Katy Perry Collections
- Company type: Private
- Industry: Footwear
- Founded: February 16, 2017; 8 years ago
- Founder: Katy Perry
- Headquarters: Encino, Los Angeles, California, United States
- Website: katyperrycollections.com

= Katy Perry Collections =

Footwear line by Katy Perry

Katy Perry Collections is a line of footwear launched by American singer Katy Perry in 2017 in partnership with Global Brands Group. Following Global Brands Group's bankruptcy in 2021, Perry acquired the label and relaunched it in 2022 with themed seasonal drops sold through the brand's website and major retailers.

==History==
On February 16, 2017, American singer Katy Perry founded the brand when partnering with Global Brands Group (GBG). She wanted to create a brand that reflected her personality while being accessible to a broad audience. Some inspirations for founding it are a Dalmatian dog-print pair of flats that Perry thrifted, as well as her refusal to wear uncomfortable shoes.

Perry acquired the brand assets, including the label, remaining inventory and key team members, and assumed full ownership in 2022 after the holding company filed for bankruptcy in 2021. This made her the sole owner. Perry later relaunched the brand with the Summer/Spring 2022 Collection in the same year. She followed it by launching a collection called the Fall/Winter Part 2.

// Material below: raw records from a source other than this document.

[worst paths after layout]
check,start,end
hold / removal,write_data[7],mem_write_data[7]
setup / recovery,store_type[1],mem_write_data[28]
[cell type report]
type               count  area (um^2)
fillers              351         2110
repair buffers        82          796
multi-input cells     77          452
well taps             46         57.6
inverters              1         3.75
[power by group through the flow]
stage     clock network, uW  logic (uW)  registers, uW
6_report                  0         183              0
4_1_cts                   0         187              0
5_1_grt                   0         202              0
[flow/run.sh]
#!/bin/bash
# OpenROAD 26Q1-2900-gdf79404cd8, Yosys 0.63+post, stock flow scripts
make -C /OpenROAD-flow-scripts/flow DESIGN_CONFIG=/design/flow/config.mk WORK_HOME=/design/flow/orfs finish
[flow/config.mk]
export PLATFORM = sky130hd
export DESIGN_NAME = Segment7
export DESIGN_NICKNAME = Segment7
export VERILOG_FILES = /design/flow/design.v
export SDC_FILE = /design/flow/constraint.sdc
export NUM_CORES = 4
export LEC_CHECK = 1
export CORE_UTILIZATION = 40
[flow/constraint.sdc]
current_design Segment7

set clk_period 2.3
set clk_io_pct 0.2

create_clock -name clk0 -period $clk_period [get_ports {CLK}]

set non_clock_inputs [all_inputs -no_clocks]
set_input_delay [expr $clk_period * $clk_io_pct] -clock clk0 $non_clock_inputs
set_output_delay [expr $clk_period * $clk_io_pct] -clock clk0 [all_outputs]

Under Perry's ownership, the brand operates with outsourced manufacturing while selling through a combination of wholesale partners and direct-to-consumer channels. Distribution has included the company's own website alongside major retailers and marketplaces such as Nordstrom, Macy's, Belk, Zappos and Amazon. During 2022, footwear executive Gene Berkowitz was appointed president as part of the relaunch, and the company highlighted goals that included rebuilding wholesale distribution and expanding use of eco‑friendly materials. Allison Bennett became president in 2024, with a stated focus on expanding wholesale and international business, including growth on broadcast retail (HSN) and entry into new markets such as Mexico and planned expansion in Asia.